Nurses face dangers of workplace violence

Pia Christensen

About Pia Christensen

Pia Christensen (@AHCJ_Pia) is the managing editor/online services for AHCJ. She manages the content and development of, coordinates AHCJ's social media efforts and edits and manages production of association guides, programs and newsletters.

Marlene A. Prost, writing for Human Resource Executive Online, reports that workplace violence is a growing problem for nurses.

She cites reports from Australia and the United States showing that about half of nurses in two surveys had been punched or otherwise assaulted in the past year. It appears the assaults are coming from patients and their families and friends.nurse

However, Prost reports, nursing and hospital associations are taking notice and action, such as “improving security, encouraging incident reports and fighting to strengthen state laws to prevent violence and punish offenders.”
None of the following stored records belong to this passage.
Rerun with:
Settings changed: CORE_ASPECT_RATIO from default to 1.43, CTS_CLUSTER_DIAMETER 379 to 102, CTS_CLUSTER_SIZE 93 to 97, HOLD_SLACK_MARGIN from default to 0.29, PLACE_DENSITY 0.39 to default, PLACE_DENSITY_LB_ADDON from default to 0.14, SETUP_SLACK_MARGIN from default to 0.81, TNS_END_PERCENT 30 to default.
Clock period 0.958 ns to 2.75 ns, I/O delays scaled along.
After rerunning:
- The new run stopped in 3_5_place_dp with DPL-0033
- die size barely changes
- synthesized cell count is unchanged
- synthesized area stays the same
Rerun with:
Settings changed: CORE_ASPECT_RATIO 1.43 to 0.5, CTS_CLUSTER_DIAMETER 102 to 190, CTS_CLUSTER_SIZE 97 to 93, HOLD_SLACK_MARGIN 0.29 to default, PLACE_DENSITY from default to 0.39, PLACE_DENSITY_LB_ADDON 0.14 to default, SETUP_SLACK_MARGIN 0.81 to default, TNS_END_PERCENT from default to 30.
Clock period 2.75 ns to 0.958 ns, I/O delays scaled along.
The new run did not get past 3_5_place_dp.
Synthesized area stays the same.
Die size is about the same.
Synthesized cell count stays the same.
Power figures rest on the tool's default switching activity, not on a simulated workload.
// calc_top
module calc_top (
   input              clk,
   input              rst,
   input      [15:0]  data_x,
   input      [1:0]   KEY,
   input      [6:0]   SW,
   output     [7:0]   HEX0,
   output     [7:0]   HEX1,
   output     [7:0]   HEX2,
   output     [7:0]   HEX3,
   output     [7:0]   HEX4,
   output     [7:0]   HEX5,
   output     [1:0]   LEDR
   );
==> flow/config.mk <==
export PLATFORM = sky130hd
export DESIGN_NAME = calc_top
export DESIGN_NICKNAME = calc_top
export VERILOG_FILES = /design/flow/design.v
export SDC_FILE = /design/flow/constraint.sdc
export NUM_CORES = 4
export LEC_CHECK = 0
export CAP_MARGIN = 30
export CORE_ASPECT_RATIO = 1.15
export CORE_MARGIN = 2
export CORE_UTILIZATION = 72
export CTS_CLUSTER_DIAMETER = 183
export PLACE_DENSITY = 0.76
export SETUP_SLACK_MARGIN = 4.96
export SLEW_MARGIN = 20
==> flow/constraint.sdc <==
create_clock -name core_clock -period 17.0 [get_ports {clk}]
set_input_delay 3.4000 -clock core_clock [delete_from_list [all_inputs] [get_ports {clk}]]
set_output_delay 3.4000 -clock core_clock [all_outputs]
set_load 0.01 [all_outputs]
run.sh (not shown) runs the stock make flow with config.mk's settings and CLKGATE_MAP_FILE=.
The first run failed in clock tree synthesis with DPL-0033.
==> next run, changes <==
- ABC_AREA: default -> 0
- CAP_MARGIN: 30 -> 40
- CORE_ASPECT_RATIO: 1.15 -> default
- CORE_UTILIZATION: 72 -> 19
- CTS_CLUSTER_DIAMETER: 183 -> default
- HOLD_SLACK_MARGIN: default -> 0.02
- PLACE_DENSITY: 0.76 -> default
- SETUP_SLACK_MARGIN: 4.96 -> default
- SLEW_MARGIN: 20 -> 5
- clock period: 17.0 -> 20.1 ns (I/O delays scaled with it)
Result:
- The new run ran to the end with violations: setup timing
- die area grows to 3.7 times its value
- area after synthesis does not change
- synthesized cell count stays the same
==> next run, changes <==
- ABC_AREA: 0 -> 1
- CAP_MARGIN: 40 -> 15
- CORE_UTILIZATION: 19 -> 72
- CTS_CLUSTER_DIAMETER: default -> 92
- HOLD_SLACK_MARGIN: 0.02 -> default
- SLEW_MARGIN: 5 -> 20
- clock period: 20.1 -> 20.6 ns (I/O delays scaled with it)
- The new run never finished: it broke off in global routing
- die area came out lower by about 70%
- area after synthesis came out lower by about 4.4%
- synthesized cell count came out higher by about 10%
==> next run, changes <==
- CAP_MARGIN: 15 -> 20
- CORE_UTILIZATION: 72 -> 71
- CTS_CLUSTER_DIAMETER: 92 -> default
- CTS_CLUSTER_SIZE: default -> 13
- PLACE_DENSITY_LB_ADDON: default -> 0.27
- SETUP_SLACK_MARGIN: default -> -0.04
- clock period: 20.6 -> 21.6 ns (I/O delays scaled with it)
Effect: Now the flow reached the layout checks and failed them: setup timing; area after synthesis is unchanged; synthesized cell count stays the same; die size increases by 1.4%.
==> next run, changes <==
- CORE_UTILIZATION: 71 -> 72
- CTS_CLUSTER_SIZE: 13 -> 15
- The new run finished with setup timing left
- combinational power goes up by 5.7%
- non-clock buffer count goes down by 15
- sequential share of layout area stays flat
- utilization goes up by 2.4 points
- die size goes down by 1.4%
- via count goes up by 5.2%
- setup slack loses 1.0 ns

========
Starting RTL as in the previous note.
clock: 17.7 ns
lec_check: 0
cap_margin: 30
cell_pad_in_sites_detail_placement: 2
cell_pad_in_sites_global_placement: 1
core_aspect_ratio: 1.48
core_margin: 8
core_utilization: 53
cts_cluster_diameter: 142
cts_cluster_size: 53
gpl_routability_driven: 0
gpl_timing_driven: 1
min_routing_layer: met2
place_density: 0.76
slew_margin: 0
The starting point failed in detailed placement (3_5_place_dp).
Design milestone1, start of the top module:
module milestone1 (
	input logic CLOCK_50_I,                    
	input logic resetn,
	input  logic            M1_en,
	output  logic            M1_end,
	output logic   [17:0]   SRAM_address,
	input  logic   [15:0]   SRAM_read_data,
	output logic   [15:0]   SRAM_write_data,
	output logic            SRAM_we_n
);
typedef enum logic [6:0] {
  S_DELAY1,
	S_IDLE,
	IN_S_0,
	IN_S_1,
	IN_S_2,
	IN_S_3,
	IN_S_4,
	IN_S_5,
	IN_S_6,
	IN_S_7,
	IN_S_8,
	IN_S_9,
	IN_S_10,
	IN_S_11,
	IN_S_12,
	IN_S_13,
	IN_S_14,
	IN_S_15,
	IN_S_16,
	IN_S_17,
	IN_S_18,
	IN_S_19,
	IN_S_20,
	IN_S_21,
	CC_S0_0,
	CC_S0_1,
	CC_S0_2,
	CC_S0_3,
	CC_S0_4,
	CC_S0_5,
	CC_S1_0,
	CC_S1_1,
	CC_S1_2,
	CC_S1_3,
	CC_S1_4,
	CC_S1_5,
	EN_S_0,
	EN_S_1,
	EN_S_2,
	EN_S_3,
	EN_S_4,
	EN_S_5,
	EN_S_6,
	EN_S_7,
	EN_S_8,
	EN_S_9,
	EN_S_10,
	EN_S_11,
	EN_S_12,
	EN_S_13,
	EN_S_14,
	EN_S_15,
	EN_S_16,
	EN_S_17,
	EN_S_18,
	EN_S_19,
	EN_S_20,
	EN_S_21,
	EN_S_22,
	EN_S_23,
	EN_S_24,
	EN_S_25,
	EN_S_26,
	EN_S_27
} M1_state;
M1_state state;
parameter Yaddress = 18'd0,
Uaddress = 18'd38400,
Vaddress = 18'd57600,
RGBaddress = 18'd146944;
logic [17:0] data_counter;
logic [17:0] Y_counter;
  ...
clock: 8.05 ns
lec_check: 0
cap_margin: 20
core_margin: 2
core_utilization: 72
place_density: 0.4
slew_margin: 20
run.sh (not shown) runs the stock make flow with config.mk's settings and CLKGATE_MAP_FILE=.
The first run died in global routing on GRT-0116.
Change:
CORE_UTILIZATION = 40   (was 72)
PLACE_DENSITY = not set   (was 0.4)
SETUP_SLACK_MARGIN = 1.73   (was not set)
clock period = 12.5 ns   (was 8.05 ns; I/O delays follow)
This time the run passed the timing, design-rule and antenna checks; synthesized area stays the same; die size climbs by 79%; synthesized cell count does not change.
Hospitals are using guidelines from The Joint Commission, the Occupational Safety and Health Administration and the National Institute for Occupational Safety and Health to make nurses safer. They also are training nurses to defuse volatile situations and encouraging them to report incidents, according to the article.

Reporters may be able to find more information through the Bureau of Labor Statistics and the American Nurses Association also has information about workplace violence. The Joint Commission issued a Sentinel Event Alert in 2008 about intimidating and disruptive behaviors in the health care environment.